-- Information supplied follows --

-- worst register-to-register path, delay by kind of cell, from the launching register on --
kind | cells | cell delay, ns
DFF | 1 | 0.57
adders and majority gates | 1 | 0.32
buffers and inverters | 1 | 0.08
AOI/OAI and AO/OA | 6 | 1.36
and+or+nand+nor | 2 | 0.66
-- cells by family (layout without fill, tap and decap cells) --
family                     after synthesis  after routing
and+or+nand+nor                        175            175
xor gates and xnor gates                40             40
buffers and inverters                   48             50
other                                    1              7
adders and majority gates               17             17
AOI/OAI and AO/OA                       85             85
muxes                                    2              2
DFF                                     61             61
==> /design/flow/run.sh <==
#!/bin/bash
# OpenROAD 26Q1-2900-gdf79404cd8, Yosys 0.63+post, stock flow scripts
make -C /OpenROAD-flow-scripts/flow DESIGN_CONFIG=/design/flow/config.mk WORK_HOME=/design/flow/orfs finish
==> /design/flow/config.mk <==
export PLATFORM = sky130hd
export DESIGN_NAME = scorehand
export DESIGN_NICKNAME = scorehand
export VERILOG_FILES = /design/flow/design.v
export SDC_FILE = /design/flow/constraint.sdc
export NUM_CORES = 4
export LEC_CHECK = 1
export CORE_AREA = 10 10 71 71
export DIE_AREA = 0 0 81 81
==> /design/flow/constraint.sdc <==
current_design scorehand

set clk_period 6.6
set clk_io_pct 0.2

create_clock -name clk0 -period $clk_period

set non_clock_inputs [all_inputs -no_clocks]
set_input_delay [expr $clk_period * $clk_io_pct] -clock clk0 $non_clock_inputs
set_output_delay [expr $clk_period * $clk_io_pct] -clock clk0 [all_outputs]
==> /design/flow/design.v <==
module scorehand(input logic[3:0] card1, input logic[3:0] card2, input logic[3:0] card3, output logic[3:0] total);
reg [3:0] c1, c2, c3;
reg [5:0] num;
always_comb begin
    if(card1 >= 4'b1010)
	c1 = 4'b0000;
    else
	c1 = card1;
    if(card2 >= 4'b1010)
	c2 = 4'b0000;
    else
	c2 = card2;
    if(card3 >= 4'b1010)
	c3 = 4'b0000;
    else
	c3 = card3;
num = (c1 + c2 + c3)%6'd10;
total = num[3:0];
end
endmodule
==> results.cfg <==
; physical design summary
[global_route]
grt_antenna_before_repair = 0
global_route.usage.total = 0.0630
global_route_wire_length_before_repair_microns = 3570
overflow = 0
grt_pass1_vias = 857
grt_max_degree = 14

[floorplan]
boundaryPins = 16
die-area_sq_um = 6560
die_x_size_microns = 81
floorplan.die.height_microns = 81
fp-row-count = 22
fp_util = 0.212
fp.coreArea_sq_um = 3630

[yosys]
top_area_frac = 0.130
ys_cells = 102
topCellsByArea = fa_1 13%, ha_1 8.1%, a21oi_1 4.6%, and2_1 3.3%, nand2b_1 3.3%
ys_seq_frac = 0
ys_chip_area_sq_um = 769
number_of_synthesis_warnings = 1
syn-instance-count = 102
synth_cell_types = 49
post_synth_instance_area_sq_um = 769
post-synth-top-area-cell = fa_1
syn_avg_cell_area_sq_um = 7.54

[critical_path]
worstPathMaxFanout = 6
cp.arrival_ps = 5110
critical_path.endpoint_type = output port
data_required_time_of_the_critical_path_ps = 5280
criticalPathCategory = in2out
worstSetupStartpointType = input port

[worst_hold_path]
worst_hold_path_type = in2out
worst_hold_startpoint = card1[2]
endpoint_of_the_worst_hold_timing_path = total[0]
timing.hold.worst_path_depth = 5

[drt]
drt_first_iter_violations = 35
dr.pass1.iters = 4
diodes = 0
avgRoutedWirePerCell_microns = 11.3
antenna_violating_nets_post_route = 0
drc = 0
routed_via_density = 4.68
dr_total_vias = 851
drt_wl_total_microns = 2050

[sta]
rsz0062_at_grt = false
final_period_minus_worst_setup_slack_ps = 6430
finalHoldViolations = 0
setup_total_negative_slack_ps = 0
post_route_clock_period_utilization = 0.974
timing.final.ws_setup_ps = 170
worst_pin_slew_ps = 481
final-max-slew-violation-count = 0
max_clock_freq_ghz = 0.156
setup_failing_eps_final = 0
maxSlewHeadroom = 0.679

[run]
openroad.warnings = 32
max_cap_violations = 0

[pwr]
leakage_uw = 0.000529
ir_worst_vdd_mv = 0.0437
p_per_area_nw_per_um2 = 158

[cts]
postCtsHoldBufs = 0

[final_layout]
drive_gt1_frac = 0.433
clockBufferCount = 0
flop_area_sq_um = 0
fillerInstances = 383
layout-area-overhead-vs-synth_pct = 64.9
design.seq.count = 0
logic_area_sq_um = 885

[status]
run_status = finished clean

[placed_design]
detailed_placer_s_ending_hpwl_microns = 1650
pre_cts_ws_ps = -669
gp_congestion = 0.815
port_buffers = 16
## cell usage in the layout, fill, tap and decap left out, types with 2 or more instances in the layout
master,Yosys,layout
a21oi_1,7,4
a211o_1,2,2
nor3b_1,2,2
nand2b_4,0,2
fa_2,0,2
nor2_2,1,2
fa_1,5,3
nand2_1,5,5
nor2b_1,4,2
ha_4,0,4
nor2_1,6,5
buf_4,1,20
mux2i_1,2,2
clkdlybuf4s50_1,0,5
nor2b_4,0,2
and2_1,4,3
o22ai_1,2,2
o32ai_2,1,2
dlygate4sd2_1,0,8
and3_4,1,2
clkbuf_2,0,2
o21ai_0,5,5
a21oi_2,1,4
nand2b_1,4,2
inv_1,6,5
a21o_1,2,2
## worst max-delay path by stage
stage	from	to	slack (ps)
CTS	card1[3]	total[2]	40
global route	card1[1]	total[1]	10
finish	card1[1]	total[1]	170
## per-stage QoR
| stage | utilization | cells | power, uW | hold slack, ps | area, sq um |
|---|---|---|---|---|---|
| after global placement | 0.304 | 181 | 169 | 3850 | 1100 |
| final | 0.349 | 182 | 200 | 3750 | 1270 |
| after detailed placement | 0.304 | 181 | 171 | 3850 | 1100 |
| after CTS | 0.333 | 182 | 189 | 3800 | 1210 |
| after global routing | 0.349 | 182 | 222 | 3800 | 1270 |
| after floorplan | - | 102 | 100 | 2870 | 769 |
## layout make-up
class / instances / area share
well taps: 48 / 0.0473
inverters: 6 / 0.0178
multi-input cells: 91 / 0.697
repair buffers: 37 / 0.238
## worst max-delay path, stage by stage
cell	delay, ps
dlygate4sd2_1	260
nor2_1	100
nand2_1	80
fa_1	540
inv_1	60
ha_4	280
nand3_2	90
and3_4	160
nor2_2	110
ha_2	190
nand2b_4	120
a21oi_2	50
or4_4	510
buf_4	180
mux2_4	280
and3_4	190
o22a_1	190
clkdlybuf4s50_1	400
## routing by layer
metal | GRT usage | up-vias | share of wire
met5 | 0 | - | 0
met4 | 0 | 0 | 0
met3 | 0.00223 | 0 | 0.017
met2 | 0.111 | 5 | 0.46
met1 | 0.0885 | 401 | 0.52
li1 | - | 445 | -
## power by group
part           total [uW]  switching, uW  leakage (uW)  internal, uW
Sequential              0              0             0             0
Clock                   0              0             0             0
Combinational         200           89.6      0.000529           111
Total                 200           89.6      0.000529           111
## cells by family after synthesis
logic type / Yosys count / share of synthesized area
AND-OR/OR-AND: 31 / 0.293
adder cells (fa/ha/maj): 10 / 0.211
multiplexers: 3 / 0.0455
XOR/XNOR: 1 / 0.0114
AND/OR/NAND/NOR: 46 / 0.363
buffers and inverters: 11 / 0.0764
## cell usage after synthesis (all sizes together), types with 2 or more instances
cell type / n
a211o: 2
a211oi: 2
a21o: 2
a21oi: 8
a31oi: 2
and2: 5
and3: 3
buf: 4
fa: 5
ha: 5
inv: 6
mux2i: 2
nand2: 5
nand2b: 4
nand3: 2
nor2: 7
nor2b: 4
nor3: 2
nor3b: 2
nor4: 2
o21ai: 6
o22ai: 2
o32ai: 2
or2: 3
## what timing repair did
action	4_1_cts	5_1_grt
pin swaps	14	5
resized	33	16
setup buffers	1	0
endpoints found under the setup margin	3	2
Power is estimated from default activity; no workload was simulated.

-- Information supplied concluded --

§ **Instructions to follow**
In the listing above, locate the line containing "max_cap_violations = 0" and the line containing "port_buffers = 16", then transcribe both and every line between them verbatim.

§ **Answer**
max_cap_violations = 0

[pwr]
leakage_uw = 0.000529
ir_worst_vdd_mv = 0.0437
p_per_area_nw_per_um2 = 158

[cts]
postCtsHoldBufs = 0

[final_layout]
drive_gt1_frac = 0.433
clockBufferCount = 0
flop_area_sq_um = 0
fillerInstances = 383
layout-area-overhead-vs-synth_pct = 64.9
design.seq.count = 0
logic_area_sq_um = 885

[status]
run_status = finished clean

[placed_design]
detailed_placer_s_ending_hpwl_microns = 1650
pre_cts_ws_ps = -669
gp_congestion = 0.815
port_buffers = 16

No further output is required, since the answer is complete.